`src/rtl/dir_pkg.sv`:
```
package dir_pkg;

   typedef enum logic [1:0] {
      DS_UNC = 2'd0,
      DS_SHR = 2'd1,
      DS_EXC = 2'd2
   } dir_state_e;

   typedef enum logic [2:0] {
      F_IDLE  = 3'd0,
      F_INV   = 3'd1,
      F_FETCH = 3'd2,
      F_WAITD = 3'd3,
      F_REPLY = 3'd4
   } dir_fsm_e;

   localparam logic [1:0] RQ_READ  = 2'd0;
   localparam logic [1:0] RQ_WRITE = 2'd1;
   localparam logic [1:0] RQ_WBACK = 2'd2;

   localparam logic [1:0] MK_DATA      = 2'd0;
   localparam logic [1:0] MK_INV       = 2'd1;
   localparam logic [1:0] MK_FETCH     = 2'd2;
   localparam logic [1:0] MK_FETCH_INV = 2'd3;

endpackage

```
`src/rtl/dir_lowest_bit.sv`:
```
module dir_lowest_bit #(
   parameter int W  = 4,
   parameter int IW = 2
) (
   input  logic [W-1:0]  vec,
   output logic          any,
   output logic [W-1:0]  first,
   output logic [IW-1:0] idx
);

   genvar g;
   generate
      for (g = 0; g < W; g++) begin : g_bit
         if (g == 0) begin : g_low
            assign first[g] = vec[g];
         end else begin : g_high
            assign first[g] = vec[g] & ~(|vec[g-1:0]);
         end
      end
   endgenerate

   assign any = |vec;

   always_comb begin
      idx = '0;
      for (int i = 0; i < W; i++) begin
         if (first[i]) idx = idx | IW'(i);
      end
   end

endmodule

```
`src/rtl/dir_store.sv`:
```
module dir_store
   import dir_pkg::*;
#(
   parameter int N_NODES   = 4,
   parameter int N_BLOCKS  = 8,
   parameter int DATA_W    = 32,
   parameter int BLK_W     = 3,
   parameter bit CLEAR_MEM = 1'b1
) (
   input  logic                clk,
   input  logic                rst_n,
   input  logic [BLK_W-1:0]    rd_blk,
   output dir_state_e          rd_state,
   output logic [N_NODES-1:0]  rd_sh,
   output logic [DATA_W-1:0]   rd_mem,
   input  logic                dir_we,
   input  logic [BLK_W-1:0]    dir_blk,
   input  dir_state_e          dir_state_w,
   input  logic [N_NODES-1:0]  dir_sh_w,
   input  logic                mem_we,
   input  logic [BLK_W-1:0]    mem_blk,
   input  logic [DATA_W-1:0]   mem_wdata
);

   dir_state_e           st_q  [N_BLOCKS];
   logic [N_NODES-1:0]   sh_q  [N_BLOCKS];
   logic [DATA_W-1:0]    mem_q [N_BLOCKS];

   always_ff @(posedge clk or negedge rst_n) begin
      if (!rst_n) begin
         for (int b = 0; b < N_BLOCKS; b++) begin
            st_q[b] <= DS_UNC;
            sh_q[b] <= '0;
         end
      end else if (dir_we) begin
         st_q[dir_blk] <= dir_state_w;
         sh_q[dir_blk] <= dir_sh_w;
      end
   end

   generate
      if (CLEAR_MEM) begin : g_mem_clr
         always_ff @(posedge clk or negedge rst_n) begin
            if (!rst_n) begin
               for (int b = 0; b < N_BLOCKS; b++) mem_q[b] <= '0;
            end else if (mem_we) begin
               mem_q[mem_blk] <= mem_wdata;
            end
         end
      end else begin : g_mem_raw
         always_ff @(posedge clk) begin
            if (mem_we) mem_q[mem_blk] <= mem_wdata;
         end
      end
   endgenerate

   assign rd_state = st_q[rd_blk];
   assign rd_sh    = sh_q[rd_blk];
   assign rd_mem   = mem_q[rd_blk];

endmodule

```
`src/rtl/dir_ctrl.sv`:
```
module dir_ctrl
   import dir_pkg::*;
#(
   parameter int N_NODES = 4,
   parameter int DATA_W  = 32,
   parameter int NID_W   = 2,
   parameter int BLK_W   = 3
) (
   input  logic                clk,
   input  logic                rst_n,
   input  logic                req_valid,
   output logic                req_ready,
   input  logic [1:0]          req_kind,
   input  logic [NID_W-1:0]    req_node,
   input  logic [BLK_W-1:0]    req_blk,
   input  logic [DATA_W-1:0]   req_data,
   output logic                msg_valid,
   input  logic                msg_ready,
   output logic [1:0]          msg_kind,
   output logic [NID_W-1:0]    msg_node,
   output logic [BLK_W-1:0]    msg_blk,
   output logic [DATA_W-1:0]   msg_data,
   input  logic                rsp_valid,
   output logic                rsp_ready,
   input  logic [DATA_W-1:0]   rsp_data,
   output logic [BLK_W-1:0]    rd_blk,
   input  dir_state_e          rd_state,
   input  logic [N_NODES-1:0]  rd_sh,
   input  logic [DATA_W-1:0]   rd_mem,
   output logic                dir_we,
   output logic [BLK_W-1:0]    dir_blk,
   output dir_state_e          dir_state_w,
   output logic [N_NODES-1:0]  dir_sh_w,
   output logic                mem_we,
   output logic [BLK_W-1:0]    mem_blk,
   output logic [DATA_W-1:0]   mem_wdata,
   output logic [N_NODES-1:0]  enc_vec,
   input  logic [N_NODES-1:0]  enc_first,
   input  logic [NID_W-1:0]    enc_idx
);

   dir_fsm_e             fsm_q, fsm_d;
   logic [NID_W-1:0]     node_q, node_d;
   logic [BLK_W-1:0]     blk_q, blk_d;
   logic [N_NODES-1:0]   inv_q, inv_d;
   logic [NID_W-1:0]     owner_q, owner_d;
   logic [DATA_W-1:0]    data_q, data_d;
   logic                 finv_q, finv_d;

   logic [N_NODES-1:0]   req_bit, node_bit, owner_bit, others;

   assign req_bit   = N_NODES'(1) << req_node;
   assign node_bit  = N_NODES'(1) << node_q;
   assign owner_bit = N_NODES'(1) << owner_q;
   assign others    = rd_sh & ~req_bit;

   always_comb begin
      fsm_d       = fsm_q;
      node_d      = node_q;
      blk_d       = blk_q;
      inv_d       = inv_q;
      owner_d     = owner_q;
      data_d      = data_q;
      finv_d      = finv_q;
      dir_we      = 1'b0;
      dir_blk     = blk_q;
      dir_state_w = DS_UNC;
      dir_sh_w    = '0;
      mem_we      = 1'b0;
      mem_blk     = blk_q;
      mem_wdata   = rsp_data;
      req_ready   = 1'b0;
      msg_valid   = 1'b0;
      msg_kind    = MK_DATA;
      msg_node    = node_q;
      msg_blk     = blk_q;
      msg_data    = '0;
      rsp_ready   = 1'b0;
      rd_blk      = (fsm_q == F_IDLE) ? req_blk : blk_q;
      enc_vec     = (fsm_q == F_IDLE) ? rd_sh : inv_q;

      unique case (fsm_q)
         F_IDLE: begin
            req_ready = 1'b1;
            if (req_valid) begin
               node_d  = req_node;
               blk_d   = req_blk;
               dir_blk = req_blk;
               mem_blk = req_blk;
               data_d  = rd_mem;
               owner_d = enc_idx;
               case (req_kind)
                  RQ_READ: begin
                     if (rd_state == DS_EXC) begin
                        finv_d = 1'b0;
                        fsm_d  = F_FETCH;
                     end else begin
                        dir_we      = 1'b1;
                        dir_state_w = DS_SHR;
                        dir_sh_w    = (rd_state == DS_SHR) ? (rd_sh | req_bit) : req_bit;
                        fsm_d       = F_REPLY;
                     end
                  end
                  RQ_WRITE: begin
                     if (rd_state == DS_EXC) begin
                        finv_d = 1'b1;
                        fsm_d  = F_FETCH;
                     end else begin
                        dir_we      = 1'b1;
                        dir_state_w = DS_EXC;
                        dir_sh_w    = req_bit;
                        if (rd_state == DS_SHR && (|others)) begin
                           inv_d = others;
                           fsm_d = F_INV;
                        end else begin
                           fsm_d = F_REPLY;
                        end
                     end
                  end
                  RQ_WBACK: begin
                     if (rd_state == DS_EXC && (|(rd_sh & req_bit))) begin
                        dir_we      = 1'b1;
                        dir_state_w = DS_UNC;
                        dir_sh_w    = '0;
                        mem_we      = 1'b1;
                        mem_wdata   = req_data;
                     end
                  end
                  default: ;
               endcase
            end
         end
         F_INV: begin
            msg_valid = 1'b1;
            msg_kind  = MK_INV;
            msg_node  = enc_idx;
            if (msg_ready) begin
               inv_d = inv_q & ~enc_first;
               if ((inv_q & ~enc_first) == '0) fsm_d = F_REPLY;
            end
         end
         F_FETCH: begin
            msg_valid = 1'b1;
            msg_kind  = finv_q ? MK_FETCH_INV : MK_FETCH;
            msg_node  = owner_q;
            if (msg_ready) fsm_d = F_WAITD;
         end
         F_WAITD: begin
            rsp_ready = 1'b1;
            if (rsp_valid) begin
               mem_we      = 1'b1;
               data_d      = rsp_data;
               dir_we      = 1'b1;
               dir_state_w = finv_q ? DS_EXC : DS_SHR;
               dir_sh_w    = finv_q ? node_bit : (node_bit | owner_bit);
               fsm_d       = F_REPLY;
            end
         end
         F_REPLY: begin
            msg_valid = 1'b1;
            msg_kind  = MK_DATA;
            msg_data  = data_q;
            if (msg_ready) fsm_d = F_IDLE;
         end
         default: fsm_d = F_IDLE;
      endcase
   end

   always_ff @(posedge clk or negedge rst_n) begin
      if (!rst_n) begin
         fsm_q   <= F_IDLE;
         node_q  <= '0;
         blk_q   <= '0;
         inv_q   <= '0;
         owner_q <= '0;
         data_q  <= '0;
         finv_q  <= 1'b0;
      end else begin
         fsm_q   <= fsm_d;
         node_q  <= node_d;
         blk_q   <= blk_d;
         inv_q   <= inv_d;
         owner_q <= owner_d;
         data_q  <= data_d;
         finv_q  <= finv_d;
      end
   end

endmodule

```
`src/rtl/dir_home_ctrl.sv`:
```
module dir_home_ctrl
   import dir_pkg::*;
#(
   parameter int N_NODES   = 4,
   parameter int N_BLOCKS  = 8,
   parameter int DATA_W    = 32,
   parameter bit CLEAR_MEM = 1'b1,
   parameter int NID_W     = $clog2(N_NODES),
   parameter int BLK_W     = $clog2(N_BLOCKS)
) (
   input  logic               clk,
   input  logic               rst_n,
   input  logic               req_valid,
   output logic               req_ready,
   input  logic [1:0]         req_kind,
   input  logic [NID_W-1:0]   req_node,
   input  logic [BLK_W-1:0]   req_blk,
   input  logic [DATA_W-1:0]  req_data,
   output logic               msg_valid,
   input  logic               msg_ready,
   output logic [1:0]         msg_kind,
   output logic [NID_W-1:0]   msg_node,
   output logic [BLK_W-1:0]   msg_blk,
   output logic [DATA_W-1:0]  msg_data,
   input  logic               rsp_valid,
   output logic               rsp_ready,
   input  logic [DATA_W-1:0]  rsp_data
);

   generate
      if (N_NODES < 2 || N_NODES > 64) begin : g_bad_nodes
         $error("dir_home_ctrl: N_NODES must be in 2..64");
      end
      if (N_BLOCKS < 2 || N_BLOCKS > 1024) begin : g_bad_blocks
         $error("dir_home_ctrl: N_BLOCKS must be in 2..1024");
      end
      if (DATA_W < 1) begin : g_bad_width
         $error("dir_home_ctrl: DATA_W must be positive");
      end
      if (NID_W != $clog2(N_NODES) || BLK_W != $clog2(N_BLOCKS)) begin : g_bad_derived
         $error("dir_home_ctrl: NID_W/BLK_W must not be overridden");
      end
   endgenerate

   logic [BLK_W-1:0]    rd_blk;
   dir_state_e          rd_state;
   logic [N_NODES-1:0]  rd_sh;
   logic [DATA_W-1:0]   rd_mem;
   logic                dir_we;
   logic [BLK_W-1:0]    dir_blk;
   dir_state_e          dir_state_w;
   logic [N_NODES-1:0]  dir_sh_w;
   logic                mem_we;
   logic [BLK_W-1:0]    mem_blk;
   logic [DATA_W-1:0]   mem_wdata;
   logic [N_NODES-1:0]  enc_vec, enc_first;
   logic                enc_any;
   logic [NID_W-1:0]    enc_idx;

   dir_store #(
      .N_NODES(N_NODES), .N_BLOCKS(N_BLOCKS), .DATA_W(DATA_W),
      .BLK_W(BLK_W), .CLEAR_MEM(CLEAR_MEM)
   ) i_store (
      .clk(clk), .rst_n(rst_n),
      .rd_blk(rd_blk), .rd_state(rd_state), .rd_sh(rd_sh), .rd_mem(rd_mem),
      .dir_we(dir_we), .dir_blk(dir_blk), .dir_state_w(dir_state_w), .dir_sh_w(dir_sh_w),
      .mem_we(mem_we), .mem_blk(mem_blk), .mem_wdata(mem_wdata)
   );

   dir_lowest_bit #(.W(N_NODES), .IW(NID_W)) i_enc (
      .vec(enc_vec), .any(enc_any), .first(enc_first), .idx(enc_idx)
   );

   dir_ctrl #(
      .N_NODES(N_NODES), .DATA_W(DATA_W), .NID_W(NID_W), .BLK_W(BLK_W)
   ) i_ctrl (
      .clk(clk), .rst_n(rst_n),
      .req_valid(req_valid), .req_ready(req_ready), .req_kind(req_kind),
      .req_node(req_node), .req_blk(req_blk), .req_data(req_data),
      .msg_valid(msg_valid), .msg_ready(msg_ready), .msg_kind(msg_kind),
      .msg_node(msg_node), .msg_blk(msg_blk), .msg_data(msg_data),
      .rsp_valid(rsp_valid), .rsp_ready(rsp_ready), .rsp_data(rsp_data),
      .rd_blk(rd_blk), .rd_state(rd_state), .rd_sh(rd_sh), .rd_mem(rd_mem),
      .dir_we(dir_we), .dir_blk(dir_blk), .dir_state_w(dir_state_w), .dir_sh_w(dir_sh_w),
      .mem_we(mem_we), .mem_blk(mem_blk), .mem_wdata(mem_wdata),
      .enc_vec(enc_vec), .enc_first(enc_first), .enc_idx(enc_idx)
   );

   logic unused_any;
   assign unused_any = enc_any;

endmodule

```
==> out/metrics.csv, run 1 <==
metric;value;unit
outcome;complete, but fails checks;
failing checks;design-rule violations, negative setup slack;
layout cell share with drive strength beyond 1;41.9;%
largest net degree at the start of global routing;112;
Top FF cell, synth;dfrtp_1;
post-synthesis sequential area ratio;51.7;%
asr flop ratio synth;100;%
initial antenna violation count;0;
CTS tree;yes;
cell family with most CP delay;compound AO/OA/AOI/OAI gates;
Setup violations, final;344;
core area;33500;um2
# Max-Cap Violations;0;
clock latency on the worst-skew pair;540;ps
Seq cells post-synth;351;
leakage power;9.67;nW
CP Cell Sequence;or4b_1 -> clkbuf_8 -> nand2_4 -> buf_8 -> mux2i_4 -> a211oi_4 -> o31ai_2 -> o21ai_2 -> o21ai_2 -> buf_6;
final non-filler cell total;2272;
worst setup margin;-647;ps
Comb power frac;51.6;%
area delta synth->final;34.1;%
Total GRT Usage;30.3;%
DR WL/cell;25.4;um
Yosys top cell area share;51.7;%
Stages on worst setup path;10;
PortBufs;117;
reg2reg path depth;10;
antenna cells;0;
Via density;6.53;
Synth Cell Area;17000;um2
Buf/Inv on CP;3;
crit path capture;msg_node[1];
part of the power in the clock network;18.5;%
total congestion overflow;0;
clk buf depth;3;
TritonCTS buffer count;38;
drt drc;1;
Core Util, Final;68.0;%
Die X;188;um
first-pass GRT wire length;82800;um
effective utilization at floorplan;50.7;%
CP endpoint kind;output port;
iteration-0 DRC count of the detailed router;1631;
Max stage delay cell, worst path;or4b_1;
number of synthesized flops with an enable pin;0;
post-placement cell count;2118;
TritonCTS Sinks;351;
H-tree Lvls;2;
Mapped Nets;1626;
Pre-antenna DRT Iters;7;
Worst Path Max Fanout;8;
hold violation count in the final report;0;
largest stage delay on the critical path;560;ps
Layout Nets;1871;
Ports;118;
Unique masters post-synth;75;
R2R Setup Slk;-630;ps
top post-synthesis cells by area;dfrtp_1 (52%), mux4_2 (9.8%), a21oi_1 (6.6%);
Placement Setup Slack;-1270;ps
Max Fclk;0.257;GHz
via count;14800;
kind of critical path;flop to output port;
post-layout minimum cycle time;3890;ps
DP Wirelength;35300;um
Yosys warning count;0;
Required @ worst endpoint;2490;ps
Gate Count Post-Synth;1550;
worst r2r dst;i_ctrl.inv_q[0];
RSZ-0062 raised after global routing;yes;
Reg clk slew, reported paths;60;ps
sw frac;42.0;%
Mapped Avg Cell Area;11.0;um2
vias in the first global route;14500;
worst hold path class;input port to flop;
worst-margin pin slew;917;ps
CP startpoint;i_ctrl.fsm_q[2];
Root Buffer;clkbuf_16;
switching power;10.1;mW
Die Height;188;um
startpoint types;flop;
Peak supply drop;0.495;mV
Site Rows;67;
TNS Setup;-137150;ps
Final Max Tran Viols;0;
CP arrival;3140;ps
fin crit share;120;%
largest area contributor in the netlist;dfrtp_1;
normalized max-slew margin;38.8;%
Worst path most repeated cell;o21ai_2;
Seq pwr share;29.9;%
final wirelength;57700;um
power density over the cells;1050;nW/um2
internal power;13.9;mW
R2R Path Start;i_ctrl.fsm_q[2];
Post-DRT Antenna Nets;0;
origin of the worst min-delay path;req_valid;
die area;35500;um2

------------------------------------------------

EXERCISE DESCRIPTION »
Beginning with the line that has "post-placement cell count;2118;" and ending with the line that has "R2R Setup Slk;-630;ps", set down the lines above exactly and include no others.

SOLUTION TO THE EXERCISE »
post-placement cell count;2118;
TritonCTS Sinks;351;
H-tree Lvls;2;
Mapped Nets;1626;
Pre-antenna DRT Iters;7;
Worst Path Max Fanout;8;
hold violation count in the final report;0;
largest stage delay on the critical path;560;ps
Layout Nets;1871;
Ports;118;
Unique masters post-synth;75;
R2R Setup Slk;-630;ps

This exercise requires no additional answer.